*AVAILABLE DATA*.
<file path="run.sh">
#!/bin/bash
# OpenROAD 26Q1-2900-gdf79404cd8, Yosys 0.63+post, stock flow scripts
make -C /OpenROAD-flow-scripts/flow DESIGN_CONFIG=/design/flow/config.mk WORK_HOME=/design/flow/orfs finish
</file>
<file path="config.mk">
export PLATFORM = sky130hd
export DESIGN_NAME = aipConfigurationRegister
export DESIGN_NICKNAME = aipConfigurationRegister
export VERILOG_FILES = /design/flow/design.v
export SDC_FILE = /design/flow/constraint.sdc
export NUM_CORES = 4
export LEC_CHECK = 1
export CORE_UTILIZATION = 40
</file>
<file path="constraint.sdc">
current_design aipConfigurationRegister

set clk_period 1.0
set clk_io_pct 0.2

create_clock -name clk0 -period $clk_period [get_ports {writeClock}]

set non_clock_inputs [all_inputs -no_clocks]
set_input_delay [expr $clk_period * $clk_io_pct] -clock clk0 $non_clock_inputs
set_output_delay [expr $clk_period * $clk_io_pct] -clock clk0 [all_outputs]
</file>
<file path="design.v">
module aipStatus
(
  clk,
  rst,
  enSet,
  dataIn,
  intIP,
  statusIP,
  dataStatus,
  intReq
);
  localparam REGWIDTH = 'd32;
  localparam STATUSFLAGS = 'd8;
  localparam INTFLAGS = 'd8;
  input clk;
  input rst;
  input enSet;
  input [REGWIDTH-1:0] dataIn;
  input [INTFLAGS-1:0] intIP;
  input [STATUSFLAGS-1:0] statusIP;
  output [REGWIDTH-1:0] dataStatus;
  output intReq;
  reg [STATUSFLAGS-1:0] regStatus;
  reg [INTFLAGS-1:0] regInt;
  wire [INTFLAGS-1:0] wireInt;
  reg [INTFLAGS-1:0] regMaskInt;
  wire [INTFLAGS-1:0] wireMaskInt;
  assign dataStatus = {8'h00, regMaskInt,regStatus, regInt};
  assign intReq = ~|(regInt & regMaskInt);
  assign wireInt = dataIn[7:0];
  assign wireMaskInt = dataIn[23:16];
  genvar i;
  generate
    for (i=0; i<STATUSFLAGS; i=i+1) begin : buff
      always @ (posedge clk or negedge rst) begin
        if(!rst)
          regStatus[i] <= 1'b0;
        else begin
          regStatus[i] <= statusIP[i];
        end
      end
      always @ (posedge clk or negedge rst) begin
        if(!rst)
          regInt[i] <= 1'b0;
        else begin
          if (wireInt[i] & enSet)
            regInt[i] <= 1'b0;
          else if (intIP[i])
            regInt[i] <= 1'b1;
          else
            regInt[i] <= regInt[i];
        end
      end
    end
  endgenerate
  always @(posedge clk or negedge rst) begin
    if(!rst)
      regMaskInt <= {INTFLAGS{1'b0}};
    else if(enSet)
      regMaskInt <= wireMaskInt;
  end
endmodule
module aipParametricMux
(
  data_in,
  sel,
  data_out
);
  parameter DATAWIDTH = 32;
  parameter SELBITS = 2;
  input [((2**SELBITS)*DATAWIDTH)-1:0] data_in;
  input [SELBITS-1:0] sel;
  output [DATAWIDTH-1:0] data_out;
  wire [DATAWIDTH-1:0] data_mux [0:((2**SELBITS)-1)];
  genvar index;
  generate
    for (index = 0; index < (2**SELBITS); index = index + 1) begin : MUX
      assign data_mux[index][DATAWIDTH-1:0] = data_in[(DATAWIDTH*index)+(DATAWIDTH-1):DATAWIDTH*index];
    end
  endgenerate
  assign data_out = data_mux[sel];
endmodule
module aipId
(
  clk,
  data_IP_ID
);
  parameter SIZE_REG = 'd32;
  parameter ID = 32'h00001001;
  input wire clk;
  output reg [SIZE_REG-1:0] data_IP_ID;
  always @(posedge clk)
      data_IP_ID <= ID;
endmodule
module aipConfigurationRegister
(
  reset,
  writeClock,
  writeEnable,
  writeAddress,
  dataInput,
  dataOutput
);
  parameter DATAWIDTH = 32;
  parameter REGISTERS = 4;  
  localparam ADDRWIDTH = 3;
  input reset;
  input writeClock;
  input writeEnable;
  input [(ADDRWIDTH-1):0] writeAddress;
  input [(DATAWIDTH-1):0] dataInput;
  output wire [(((REGISTERS+1)*DATAWIDTH)-1):0] dataOutput;
  reg [(DATAWIDTH-1):0] regConfig [0:REGISTERS];
  reg [(DATAWIDTH-1):0] regConfigStreaming;
  assign dataOutput[(DATAWIDTH*REGISTERS) +: DATAWIDTH] = regConfigStreaming;
  genvar i;
  generate
  for (i=0; i<REGISTERS; i=i+1) begin: OUTPUTCONF
      assign dataOutput[(DATAWIDTH*i) +: DATAWIDTH] = regConfig[i];
  end
  endgenerate
  always @(posedge writeClock or negedge reset) begin
    if(!reset) begin : RESETREGCONF
      integer j;
      for (j=0; j<REGISTERS; j=j+1) begin
        regConfig[j] <= 'd0;
      end
      regConfigStreaming <= 'd0;
    end
    else begin
      if (writeEnable) begin
        if ('d4==writeAddress) begin
          regConfigStreaming <= dataInput;
        end
        else begin
          regConfig[writeAddress] <= dataInput;
        end
      end
    end
  end
endmodule
</file>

*TASK DIRECTIONS*.
From the line that holds "if ('d4==writeAddress) begin" down to the last line of the material, copy every line exactly and add nothing.

*SOLUTION FOR THIS EXERCISE*.
        if ('d4==writeAddress) begin
          regConfigStreaming <= dataInput;
        end
        else begin
          regConfig[writeAddress] <= dataInput;
        end
      end
    end
  end
endmodule
</file>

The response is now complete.